其中,PCR反应体系为:0.5μmol/L每条引物,1×Buffer,50μmol/L dNTPs,5%DMSO,2.5U Ex Taq聚合酶,Mg2+1.5mmol/L。
PCR反应条件为:94℃预变性2min;94℃变性45s,55℃退火50s,72℃延伸30s,30个循环;72℃延伸5min。
取上述PCR产物,使用杭州维特洁生化技术有限公司的纯化试剂盒,参考使用手册进行纯化,纯化后获得PCR产物均约500bp,浓度为75ng/μg。
1.3、构建pKOA阻断载体
如图1的流程图所示,构建pKOA阻断载体,具体步骤如下:
取上述步骤1.2获得的纯化PCR产物vcpu,用HindIII/BamHI酶切得约500bp片段,vcpd用BamHI/EcoRI酶切得约500bp片段;先将vcpu克隆进链霉菌穿梭载体pKC1139的HindIII、BamHI位点,然后将vcpd克隆进pKC1139的BamHI、EcoRI位点,构建得到pKOA阻断载体。
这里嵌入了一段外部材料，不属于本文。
File: config.mk
export PLATFORM = sky130hd
export DESIGN_NAME = stop_wake_ctrl
export DESIGN_NICKNAME = d
export VERILOG_FILES = /design/src/rtl/swr_pkg.sv /design/src/rtl/swr_sync.sv /design/src/rtl/swr_src_sel.sv /design/src/rtl/swr_cfg.sv /design/src/rtl/swr_seq.sv /design/src/rtl/stop_wake_ctrl.sv
export SDC_FILE = /design/constraint.sdc
export NUM_CORES = 1
export LEC_CHECK = 0
export ABC_AREA = 1
export BUFFER_PORTS_ARGS = -buffer_cell sky130_fd_sc_hd__buf_2
export CAP_MARGIN = 30
export CORE_ASPECT_RATIO = 1.5
export CORE_UTILIZATION = 58
export DETAILED_ROUTE_END_ITERATION = 16
export HOLD_SLACK_MARGIN = 0.06
export PLACE_DENSITY = 0.88
export SETUP_SLACK_MARGIN = 0.02
export SLEW_MARGIN = 25
export SYNTH_ARGS = -nofsm -noshare
export SYNTH_HDL_FRONTEND = slang
export SYNTH_SLANG_ARGS = --single-unit
export TNS_END_PERCENT = 5
File: constraint.sdc
create_clock -name clk -period 2.2 [get_ports clk]
set_input_delay 0.33 -clock clk [delete_from_list [all_inputs] [get_ports clk]]
set_output_delay 0.33 -clock clk [all_outputs]
set_load 0.01 [all_outputs]
File: src/rtl/swr_pkg.sv
package swr_pkg;
  localparam int CODE_W   = 3;
  localparam int WR_W     = 5;
  localparam int RD_W     = 6;
  localparam int FLAG_BIT = 5;

  typedef enum logic [1:0] {
    ST_RUN   = 2'd0,
    ST_STOP  = 2'd1,
    ST_DELAY = 2'd2
  } swr_state_e;

  typedef struct packed {
    logic              full_delay;
    logic              active_high;
    logic [CODE_W-1:0] code;
  } swr_cfg_t;

  localparam swr_cfg_t CFG_RST = '{full_delay: 1'b1, active_high: 1'b0, code: '0};

  localparam logic [CODE_W-1:0] SRC_NONE  = 3'd0;
  localparam logic [CODE_W-1:0] SRC_P3B0  = 3'd1;
  localparam logic [CODE_W-1:0] SRC_P3B1  = 3'd2;
  localparam logic [CODE_W-1:0] SRC_P3B2  = 3'd3;
  localparam logic [CODE_W-1:0] SRC_P3B3  = 3'd4;
  localparam logic [CODE_W-1:0] SRC_P2B7  = 3'd5;
  localparam logic [CODE_W-1:0] SRC_P2LO  = 3'd6;
  localparam logic [CODE_W-1:0] SRC_P2ALL = 3'd7;
endpackage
将pKOA阻断载体用HindIII、BamHI或EcoRI酶切并电泳鉴定,结果如图3所示,
Lane1~3分别切出1kb、500bp、500bp的条带,证明vcpd、vupu成功克隆进pKC1139,构建成pKOA阻断载体。
1.4、vcm4基因阻断突变株的筛选和获得
将pKOA阻断载体电转到含有辅助质粒的大肠杆菌ET12567/pUZ8002中,以载体上的Apra抗性为筛选标记进行筛选(具体的过程同实施例2.5),得到ET12567/pUZ8002/pKOA。
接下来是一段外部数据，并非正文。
==> config.mk <==
export PLATFORM = sky130hd
export DESIGN_NAME = sflag_top
export DESIGN_NICKNAME = d
export VERILOG_FILES = /design/src/rtl/sflag_pkg.sv /design/src/rtl/sflag_sync.sv /design/src/rtl/sflag_cell.sv /design/src/rtl/sflag_fault.sv /design/src/rtl/sflag_top.sv
export SDC_FILE = /design/constraint.sdc
export NUM_CORES = 1
export LEC_CHECK = 0
export BUFFER_PORTS_ARGS = -buffer_cell sky130_fd_sc_hd__buf_2
export CAP_MARGIN = 20
export CORE_AREA = 2 2 39 41
export DETAILED_ROUTE_END_ITERATION = 6
export DIE_AREA = 0 0 41 43
export PLACE_DENSITY = 0.53
export SLEW_MARGIN = 10
export SYNTH_ARGS = -nofsm -noshare
export SYNTH_HDL_FRONTEND = slang
export SYNTH_SLANG_ARGS = --single-unit
==> constraint.sdc <==
create_clock -name clk -period 1.9 [get_ports clk]
set_clock_uncertainty 0.2 [all_clocks]
set_input_delay 0.19 -clock clk [delete_from_list [all_inputs] [get_ports clk]]
set_output_delay 0.19 -clock clk [all_outputs]
set_load 0.01 [all_outputs]
==> src/rtl/sflag_pkg.sv <==
// Package: shared constants and types for the serial status flag block.
// Assumes two flags; the bit positions are also the status word layout.
package sflag_pkg;
    localparam int NUM_FLAGS = 2;
    localparam int FLAG_RXF  = 0;
    localparam int FLAG_ERR  = 1;

    // Set and hardware-clear request for one flag in one cycle.
    typedef struct packed {
        logic set;
        logic hw_clr;
    } flag_evt_t;
endpackage

==> src/rtl/sflag_sync.sv <==
// Module: sflag_sync
// Brings an asynchronous active-low pin into the clock domain through
// STAGES flops, then presents the synchronized level and a 0-to-1 edge.
// Assumes the pin idles high, so every stage resets to 1.
module sflag_sync #(
    parameter int STAGES = 2
) (
    input  logic clk,
    input  logic rst_n,
    input  logic pin_i,
    output logic level_o,
    output logic rise_o
);
    localparam int LAST = STAGES;
    localparam int TAP  = STAGES - 1;

    logic [LAST:0] chain_q;

    // Shift the pin through the synchronizer and one extra history flop.
    always_ff @(posedge clk) begin
        if (!rst_n) begin
            chain_q <= '1;
        end else begin
            chain_q <= {chain_q[LAST-1:0], pin_i};
        end
    end

    // Synchronized level and rising edge taken from the last two stages.
    always_comb begin
        level_o = chain_q[TAP];
        rise_o  = chain_q[TAP] & ~chain_q[LAST];
    end
endmodule

==> src/rtl/sflag_cell.sv <==
// Module: sflag_cell
// One status flag with a read-before-clear latch. A status read that sees
// the flag at 1 arms the latch. A status write of 0 clears the flag only
// when the latch is armed, and every write disarms the latch. A set event
// beats every clear event in the same cycle.
// Assumes all strobes are single-cycle and synchronous to clk.
module sflag_cell (
    input  logic clk,
    input  logic rst_n,
    input  logic set_i,
    input  logic hw_clr_i,
    input  logic rd_i,
    input  logic wr_i,
    input  logic wbit_i,
    output logic flag_o
);
    logic flag_q;
    logic seen_q;
    logic flag_d;
    logic seen_d;
    logic sw_clr;

    // Next-state logic: set has priority over hardware and software clear.
    always_comb begin
        sw_clr = wr_i & ~wbit_i & seen_q;
        if (set_i) begin
            flag_d = 1'b1;
        end else if (hw_clr_i | sw_clr) begin
            flag_d = 1'b0;
        end else begin
            flag_d = flag_q;
        end
        if (wr_i) begin
            seen_d = 1'b0;
        end else begin
            seen_d = seen_q | (rd_i & flag_q);
        end
        seen_d = seen_d & flag_d;
    end

    // Flag and latch registers.
    always_ff @(posedge clk) begin
        if (!rst_n) begin
            flag_q <= 1'b0;
            seen_q <= 1'b0;
        end else begin
            flag_q <= flag_d;
            seen_q <= seen_d;
        end
    end

    assign flag_o = flag_q;
endmodule

==> src/rtl/sflag_fault.sv <==
// Module: sflag_fault
// Mode-fault detection and sequencer control. In master mode a low
// synchronized chip-select is a conflict. In slave mode a chip-select
// rise while busy is an incomplete transfer. A fault arms a sticky halt
// that only a sequencer reset removes. The module also keeps the
// registered transfer-active state, which the sequencer reset clears.
// Assumes the chip-select inputs are already synchronized.
module sflag_fault (
    input  logic clk,
    input  logic rst_n,
    input  logic master_i,
    input  logic cs_level_i,
    input  logic cs_rise_i,
    input  logic xfer_active_i,
    input  logic seq_rst_i,
    input  logic err_i,
    output logic fault_o,
    output logic halt_o,
    output logic busy_o
);
    logic halt_q;
    logic act_q;
    logic conflict;
    logic incomplete;

    // Fault decode for the current mode.
    always_comb begin
        conflict   = master_i & ~cs_level_i;
        incomplete = ~master_i & cs_rise_i & act_q;
        fault_o    = conflict | incomplete;
    end

    // Sticky halt: a fault sets it (and wins), a sequencer reset clears it.
    always_ff @(posedge clk) begin
        if (!rst_n) begin
            halt_q <= 1'b0;
        end else if (fault_o) begin
            halt_q <= 1'b1;
        end else if (seq_rst_i) begin
            halt_q <= 1'b0;
        end
    end

    // Registered transfer-active state, forced idle by a sequencer reset.
    always_ff @(posedge clk) begin
        if (!rst_n) begin
            act_q <= 1'b0;
        end else if (seq_rst_i) begin
            act_q <= 1'b0;
        end else begin
            act_q <= xfer_active_i;
        end
    end

    assign halt_o = halt_q | err_i;
    assign busy_o = act_q;
endmodule

==> src/rtl/sflag_top.sv <==
// Module: sflag_top
// Status flags of a master/slave synchronous serial port: receive-full
// and conflict/incomplete error, with a halt output to the sequencer.
// Assumes strobes are single-cycle; the chip-select pin is asynchronous.
module sflag_top #(
    parameter int SYNC_STAGES = 2
) (
    input  logic       clk,
    input  logic       rst_n,
    input  logic       xfer_done_i,
    input  logic       data_rd_i,
    input  logic       dma_rd_i,
    input  logic       stat_rd_i,
    input  logic       stat_wr_i,
    input  logic [1:0] stat_wdata_i,
    input  logic       cs_n_i,
    input  logic       master_i,
    input  logic       xfer_active_i,
    input  logic       seq_rst_i,
    output logic [1:0] stat_rdata_o,
    output logic       rx_full_o,
    output logic       err_o,
    output logic       halt_o,
    output logic       busy_o
);
    import sflag_pkg::*;

    logic                 cs_level;
    logic                 cs_rise;
    logic                 fault;
    logic [NUM_FLAGS-1:0] flags;
    flag_evt_t            evt [NUM_FLAGS];

    sflag_sync #(.STAGES(SYNC_STAGES)) u_sync (
        .clk     (clk),
        .rst_n   (rst_n),
        .pin_i   (cs_n_i),
        .level_o (cs_level),
        .rise_o  (cs_rise)
    );

    sflag_fault u_fault (
        .clk           (clk),
        .rst_n         (rst_n),
        .master_i      (master_i),
        .cs_level_i    (cs_level),
        .cs_rise_i     (cs_rise),
        .xfer_active_i (xfer_active_i),
        .seq_rst_i     (seq_rst_i),
        .err_i         (flags[FLAG_ERR]),
        .fault_o       (fault),
        .halt_o        (halt_o),
        .busy_o        (busy_o)
    );

    // Route the hardware events to each flag.
    always_comb begin
        evt[FLAG_RXF].set    = xfer_done_i;
        evt[FLAG_RXF].hw_clr = data_rd_i | dma_rd_i;
        evt[FLAG_ERR].set    = fault;
        evt[FLAG_ERR].hw_clr = 1'b0;
    end

    // One flag cell per status bit.
    for (genvar g = 0; g < NUM_FLAGS; g++) begin : g_flag
        sflag_cell u_cell (
            .clk      (clk),
            .rst_n    (rst_n),
            .set_i    (evt[g].set),
            .hw_clr_i (evt[g].hw_clr),
            .rd_i     (stat_rd_i),
            .wr_i     (stat_wr_i),
            .wbit_i   (stat_wdata_i[g]),
            .flag_o   (flags[g])
        );
    end

    assign stat_rdata_o = flags;
    assign rx_full_o    = flags[FLAG_RXF];
    assign err_o        = flags[FLAG_ERR];
endmodule

======== Yosys cells after proc, flatten, opt, wreduce, memory -nomap -nowiden ========
Cells that the tools add are included.
operators by class
  muxes and demuxes ....................... 8
  bitwise gates (word level) .............. 24
  reductions and logical operators ........ 2
operator list
  operator           count
  $and 1x1->1        12
  $mux 1             8
  $not 1->1          6
  $or 1x1->1         6
  $reduce_bool 2->1  1
  $reduce_or 2->1    1
storage, ports and cells
  output and inout port bits .............. 6
  word-level logic and storage cells ...... 41
  register bits ........................... 9
  input port bits ......................... 13

======== Depth between registers and ports, before layout ========
Gate-level depths: netlist of run 1.
  depth after elaboration ................. 7
  depth in mapped cells ................... 3

======== Hierarchy ========
Synthesis of run 1 repeated with hierarchy kept, for this count alone.
second synthesis, totals
  cell total of the unflattened synthesis .. 38
  area total of the unflattened synthesis .. 360.3 µm²
by module, submodules not included
  module       times used  seq. area each (µm²)  area an instance (µm²)  cells each
  sflag_cell   2           40.0                  77.6                    8
  sflag_sync   1           60.1                  92.6                    7
  sflag_fault  1           40.0                  87.6                    11
  sflag_top    1           0.0                   25.0                    4

======== Least setup slack after synthesis of run 1 ========
No wires, ideal clock.
  path type ............................... reg-to-reg
  start point ............................. reg u_fault.act_q (netlist: u_fault.busy_o)
  end point ............................... reg g_flag[1].u_cell.flag_q
  arrival ................................. 0.773 ns
  library setup time ...................... 0.135 ns
  required time ........................... 1.565 ns
  buffers on the path ..................... 0
  slack ................................... 0.793 ns
  stages on the path, launching flop included .. 4
  path through ............................ dfxtp_1 > nor3b_2 > mux2i_1 > a21boi_0
on the way
  word-level cells in the longest chain between the ends .. 3
RTL lines
  item                    RTL line           text
  start, declared         sflag_fault.sv:22  logic act_q;
  start signal, assigned  sflag_fault.sv:51  act_q <= xfer_active_i;
  $and 1x1->1             sflag_fault.sv:29  incomplete = ~master_i & cs_rise_i & act_q;
  $or 1x1->1              sflag_fault.sv:30  fault_o = conflict | incomplete;
  $mux 1                  sflag_cell.sv:26   if (set_i) begin
  end signal, assigned    sflag_cell.sv:47   flag_q <= flag_d;
  end, declared           sflag_cell.sv:17   logic flag_q;
Every way passes these cells.
A chain may end at the register's enable or synchronous reset.

======== Worst setup path in the final report of run 1 ========
  start point ............................. in rst_n
  end point ............................... reg u_fault.act_q (netlist: u_fault.busy_o)
on the way
  word-level cells in the longest chain between the ends .. 2
RTL lines
  item                       RTL line        text
  start, declared            sflag_top.sv:9  input logic rst_n,
  $not 1->1 (no line)        n/a
  $reduce_or 2->1 (no line)  n/a
Every way passes these cells.

==> results of run 1 <==
worst paths after layout:
path                                   startpoint                      end  cells past startpoint
worst min register to register  u_sync.chain_q[0]        u_sync.chain_q[1]                      1
worst max-delay path                        rst_n           u_fault.busy_o                      5
worst min-delay path                     dma_rd_i  g_flag[0].u_cell.seen_q                      4
worst max register to register     u_fault.busy_o           u_fault.halt_q                      3
registers in the layout, indices dropped and copies added, names as in the netlist:
register / cells
g_flag.u_cell.flag_o: 2
u_sync.chain_q: 3
u_fault.halt_q: 1
g_flag.u_cell.seen_q: 2
u_fault.busy_o: 1
per-layer routing:
layer  share of wire (%)  global-route usage [%]
met3                 6.0                    3.14
met1                  51                    10.4
met4                   0                    8.00
met2                  43                    11.6
met5                   0                       0
kinds of logic (layout without fill, tap and decap cells):
family,count (synthesis),in the layout
and+or+nand+nor,16,16
AOI/OAI and AO/OA,6,6
DFF,9,9
muxes,1,1
buffers and inverters,3,29
power by group:
part	total [mW]	internal, mW	switching, mW
logic	0.0473	0.0290	0.0183
registers	0.199	0.195	0.00361
clock network	0.138	0.0803	0.0578
total	0.384	0.305	0.0797
placed cells by master, fill, tap and decap left out, drive strengths merged:
| master | n |
|---|---|
| nor2 | 2 |
| a211oi | 1 |
| a21boi | 2 |
| dlygate4sd3 | 6 |
| nand2b | 5 |
| nand2 | 2 |
| clkbuf | 4 |
| nor3b | 2 |
| nor3 | 1 |
| nand3b | 2 |
| inv | 1 |
| buf | 18 |
| dfxtp | 9 |
| a21oi | 3 |
| mux2i | 1 |
| or2 | 1 |
| nor2b | 1 |
final cells by class:
type	instances	area share (%)
sequential	9	33.6
multi-input combinational	23	29.1
timing repair buffer	24	28.0
clock buffer	4	4.90
tap	16	3.73
inverter	1	0.699
critical path, cell delays in order:
cell and delay (ps):
dlygate4sd3_1 530, buf_2 170, nand2_1 70, nor2_1 40, dlygate4sd3_1 540
timing repair:
item	in CTS	in global routing
resized for setup	0	0
hold endpoints to repair	5	0
hold buffers	6	0
through the flow:
step                      setup slack [ps]  hold slack [ps]  utilization, %  cell area (sq um)  power, mW
after floorplan                        793             61.5               -                355      0.222
after global placement                 765              165            32.5                450      0.242
after detailed placement               743              173            32.5                450      0.242
after CTS                              301             34.1            38.8                537      0.395
after global routing                   270             49.5            38.8                537      0.410
final                                  303             44.9            38.8                537      0.384
==> flow_metrics.tcl, run 1 <==
set metrics [dict create \
    critPathRequiredTime_ps 1840 \
    die_area_sq_mm 0.00176 \
    grt_antenna_before_repair 0 \
    yosys_warnings 0 \
    rsz0062_at_grt "no" \
    ys_seq_elements 9 \
    syn2layout_area_growth_pct 51.1 \
    postRouteWirelength_um 632 \
    p_leak_nw 0.239 \
    postSynthAreaPerCell_sq_um 10.2 \
    synth_edf_count 0 \
    dp.final_hpwl_um 464 \
    cts_root_buffer "clkbuf_4" \
    core_sq_mm 0.00138 \
    synth_flop_cell "dfxtp_1" \
    yosysTopAreaCell "dfxtp_1" \
    drive_above_1_share_pct 41.0 \
    synth_area_sq_um 355 \
    vias 304 \
    start_kind "primary input" \
    grt-ovfl-total 0 \
    reg2reg_slack_ps 760 \
    grt_max_degree 9 \
    vdd_drop_max_v 0.000370 \
    worst_pin_slew_ps 259 \
    cts_max_path_buffers 2 \
    relSlewSlack_pct 82.2 \
    synth_mux_area_share_pct 2.82 \
    cts.clk_slew.worst_paths_ps 60 \
    powerDensity_mw_per_mm2 716 \
    synthAdderAreaFrac_pct 0 \
    min_period_ps 1600 \
    drt_iter0_markers 4 \
    gp_congestion 0.670 \
    grt_pass1_wl_um 1000 \
    num_rows 14 \
    max_freq_mhz 626 \
    slew_violations 0 \
    seq_area_sq_um 180 \
    fillers 141 \
    finalSetupViolations 0 \
    synth_most_common_cell "dfxtp_1" \
    async_flop_share_pct 0 \
    htree_num_levels 1 \
    fin_tns_setup_ps 0 \
    grt_pass1_vias 278 \
    start_util_pct 25.7 \
    ys_top_cells_by_area "dfxtp_1, nand2b_1, nor3b_2" \
    first_pass_iters 3 \
    grtUsageTotal_pct 8.75 \
    cap_violations 0 \
    worstSetupPathType "primary input to register" \
    ant_nets 0 \
    status "finished clean" \
    synth_nets 48 \
    synth_simple_gate_area_share_pct 29.2 \
    cp-end-kind "register" \
    synthDistinctLibCells 15 \
    seq_area_frac_synth_pct 50.7 \
    hold_viol_final 0 \
    cts_setup_buffers 0 \
    synth_xor_xnor_area_share_pct 0 \
    ys_top_cells_by_count "dfxtp_1, nand2b_1, a21oi_1" \
    fin_crit_sh_pct 84.1 \
    clkLatencyLatePin_ps 250 \
    yosys.area.top_type_share_pct 50.7 \
    die_h_um 43 \
    num_io_pins 19 \
    syn_inst 35 \
    nets 75 \
    drc 0 \
    cts_buffers 3 \
    min_path_type "primary input to register" \
    multi_input_area_sq_um 156 \
    synth_top_family_by_area "simple AND/OR/NAND/NOR gates" \
    via_per_inst 3.95 \
    cts_tree "done" \
    die_w_um 41 \
    synth_compound_area_share_pct 12.0 \
    cts_num_sinks 9 \
    critical_path.max_fanout 8 \
    cp.arrival_ps 1530 \
    final_cells 77 \
    wl_per_cell_um 8.21 \
    place_inst 67 \
    diodes 0 \
    port_buffers 18 \
]
No activity file was read; power rests on OpenSTA's default activity.
==> run 2, diff against run 1 <==
- ABC_AREA: unset -> 1
- PLACE_DENSITY: 0.53 -> 0.55
- clock period: 1.9 -> 1.6 ns (I/O delays scaled with it)
==> flow_metrics.tcl, run 2 <==
set metrics [dict create \
    seq_area_frac_synth_pct 48.2 \
    finalSetupViolations 0 \
    grt_pass1_vias 317 \
    min_path_type "primary input to register" \
    cts_num_sinks 9 \
    syn_inst 47 \
    cts_root_buffer "clkbuf_4" \
    vias 357 \
    p_switching_mw 0.104 \
    max_stage_delay_ps 540 \
    power_frac_seq_pct 50.8 \
    max_freq_mhz 666 \
    cp-end-kind "register" \
    syn2layout_area_growth_pct 48.5 \
    start_kind "primary input" \
    grt-ovfl-total 0 \
    num_io_pins 19 \
    die_area_sq_mm 0.00176 \
    ant_nets 0 \
    synthDistinctLibCells 15 \
    synth_area_sq_um 374 \
    vdd_drop_max_v 0.000301 \
    grtUsageTotal_pct 9.17 \
    num_rows 14 \
    yosysTopAreaCell "dfxtp_1" \
    p_int_mw 0.361 \
    fin_crit_sh_pct 93.8 \
    crit_family "buffers and inverters" \
    die_h_um 43 \
    gp_congestion 0.677 \
    status "finished clean" \
    yosys_warnings 0 \
    cts_max_path_buffers 2 \
    nets 87 \
    fin_tns_setup_ps 0 \
    synth_nets 60 \
    worst_pin_slew_ps 124 \
    yosys.area.top_type_share_pct 48.2 \
    min_period_ps 1500 \
    start_util_pct 27.0 \
    worstSetupPathType "primary input to register" \
    postRouteWirelength_um 670 \
    slew_violations 0 \
    postSynthAreaPerCell_sq_um 7.96 \
    async_flop_share_pct 0 \
    slowest_stage "dlygate4sd3_1" \
    via_per_inst 4.01 \
    synth_most_common_cell "dfxtp_1" \
    largest_reg_flops 3 \
    grt_pass1_wl_um 1050 \
    drc 0 \
    grt_max_degree 8 \
    path_cells "dlygate4sd3_1, buf_2, nand2_1, nor2_1, dlygate4sd3_1" \
    hold_slack_ps 13.1 \
    cp.arrival_ps 1440 \
    path_buf_inv 3 \
    powerDensity_mw_per_mm2 837 \
    top_register "u_sync.chain_q" \
    hold_viol_final 0 \
    drive_above_1_share_pct 41.1 \
    combinationalPowerShare_pct 12.8 \
    wl_per_cell_um 7.53 \
    core_sq_mm 0.00138 \
    drt_iter0_markers 2 \
    mostFrequentLayoutCell "buf_2" \
    swShare_pct 22.3 \
    rsz0062_at_grt "no" \
    htree_num_levels 1 \
    crit_top_cell "dlygate4sd3_1" \
    first_pass_iters 2 \
    synth_edf_count 0 \
    cts_setup_buffers 0 \
    ys_seq_elements 9 \
    grt_antenna_before_repair 0 \
    die_w_um 41 \
    synth_flop_cell "dfxtp_1" \
    relSlewSlack_pct 91.7 \
    clkPwrFrac_pct 36.4 \
    cts_buffers 3 \
    final_cell_mix "buf_2, dfxtp_1, nand2_1, dlygate4sd3_1" \
    port_buffers 18 \
    cap_violations 0 \
    cts_tree "done" \
    clkLatencyLatePin_ps 250 \
    diodes 0 \
    critPathRequiredTime_ps 1540 \
    cts.clk_slew.worst_paths_ps 60 \
    dp.final_hpwl_um 522 \
    ys_top_cells_by_area "dfxtp_1, nand2_1, inv_1" \
    ys_top_cells_by_count "dfxtp_1, nand2_1, inv_1, nor2_1" \
    critical_path.max_fanout 3 \
    p_leak_nw 0.284 \
]
## run 2: cell types whose count changed in the layout (fill, tap and decap cells not counted), moves of 3 or more
cell	delta
nand2b_1	-5
inv_1	+4
nand3_1	+3
nor2_1	+3
nand2_1	+5
## run 2: what timing repair did
item,4_1_cts,5_1_grt
hold buffers,6,0
gates resized for setup,0,0
endpoints found under the hold margin,6,0
## run 2: tightest hold or removal path, cell delays in order
cell     delay (ps)
buf_2            70
nor2_1           30
nand3_1          90
a21oi_1          60
## run 2: cells by family after synthesis
group | after synthesis | share of synthesized area (%)
AND/OR/NAND/NOR | 24 | 33.4
AO/OA/AOI/OAI | 5 | 7.36
flip-flops | 9 | 48.2
buffers and inverters | 9 | 11.0
## run 2: cell type report
class	count	area, sq um
tap	16	20.0
multi-input combinational	29	153
sequential	9	180
fill	149	828
inverter	7	26.3
clock buffer	4	26.3
timing repair buffer	24	150
## run 2: path summary, 6_finish.rpt
kind / from / slack, ps / end / depth (start not counted)
max: rst_n / 100 / u_fault.busy_o / 5
min: data_rd_i / 10 / g_flag[0].u_cell.flag_o / 4
max reg2reg: g_flag[1].u_cell.seen_q / 640 / g_flag[1].u_cell.seen_q / 5
min reg2reg: u_sync.chain_q[0] / 210 / u_sync.chain_q[1] / 1
## run 2: power by group through the flow
stage	Sequential [mW]	Combinational (mW)	Clock [mW]
finish	0.236	0.0596	0.169
global route	0.237	0.0681	0.189
CTS	0.236	0.0606	0.178
detailed placement	0.241	0.0499	0
global placement	0.241	0.0497	0
floorplan	0.242	0.0249	0
## run 2: per-layer routing
metal,wire (um),global-route usage [%],vias up
met5,0,0,-
met4,19,10.0,0
met3,67,2.09,2
met2,288,14.4,17
met1,295,8.47,144
li1,-,-,194
## run 2: metrics by stage
stage | std cells | util [%] | setup slack, ps | power [mW] | cell area (sq um)
2_1_floorplan | 47 | - | 591 | 0.267 | 374
3_3_place_gp | 79 | 33.9 | 531 | 0.290 | 469
3_5_place_dp | 79 | 33.9 | 520 | 0.291 | 469
4_1_cts | 89 | 40.1 | 113 | 0.475 | 556
5_1_grt | 89 | 40.1 | 80.6 | 0.494 | 556
6_report | 89 | 40.1 | 99.0 | 0.465 | 556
将含阻断载体pKOA的大肠杆菌ET12567/pUZ8002接入3ml的LB培养基(含25μg/ml氯霉素,50μg/ml安普霉素,50μg/ml卡那霉素)37℃摇床培养过夜。取一部分过夜培养物至10ml新鲜的LB培养基(含25μg/ml氯霉素,50μg/ml安普霉素,50μg/ml卡那霉素)中,菌体终浓度为1%,37℃,220rpm摇床培养3-4h至OD600约为0.4。将培养物倒入的30ml离心管中,4000rpm 4℃离心5min,弃掉上清,加1ml LB打散沉淀,再加9ml LB,摇匀。4000rpm 4℃离心10min,弃掉上清,重复上面操作,1mlLB打散沉淀。
将10μl东方拟无枝酸菌ATCC 43491单孢子悬液(≥108)加入500μl 2×YT培养基,50℃热激10min。冷却后与500μl E.coli ET12567/pUZ8002/pKOA混合,吸取100μl涂布于MS(10mmol/LMgCl2)培养基,30℃培养16-20小时左右,用1ml无菌水(含0.5mg萘啶酮酸和1.25mg安普霉素)覆盖平板,30℃培养5天得到接合转移子。挑选接合转移子到MS 平板上(含50μg/ml安普霉素和25μg/ml萘啶酮酸),验证pKOA是否已整合到东方拟无枝酸菌的染色体上,即筛选单交换突变株。将抗性的单菌落挑入YMB液体培养基中连续传代3次;稀释涂布于MS培养基,30℃培养5天。挑取单菌落影印培养:
用无菌牙签挑取单菌落分别接种于MS平板和含50μg/ml安普霉素的MS平板,30℃培养5天;挑出在Apra抗性MS平板上不生长,而在MS平板上生长的菌落,置于YMB培养基中培养3天,提取染色体。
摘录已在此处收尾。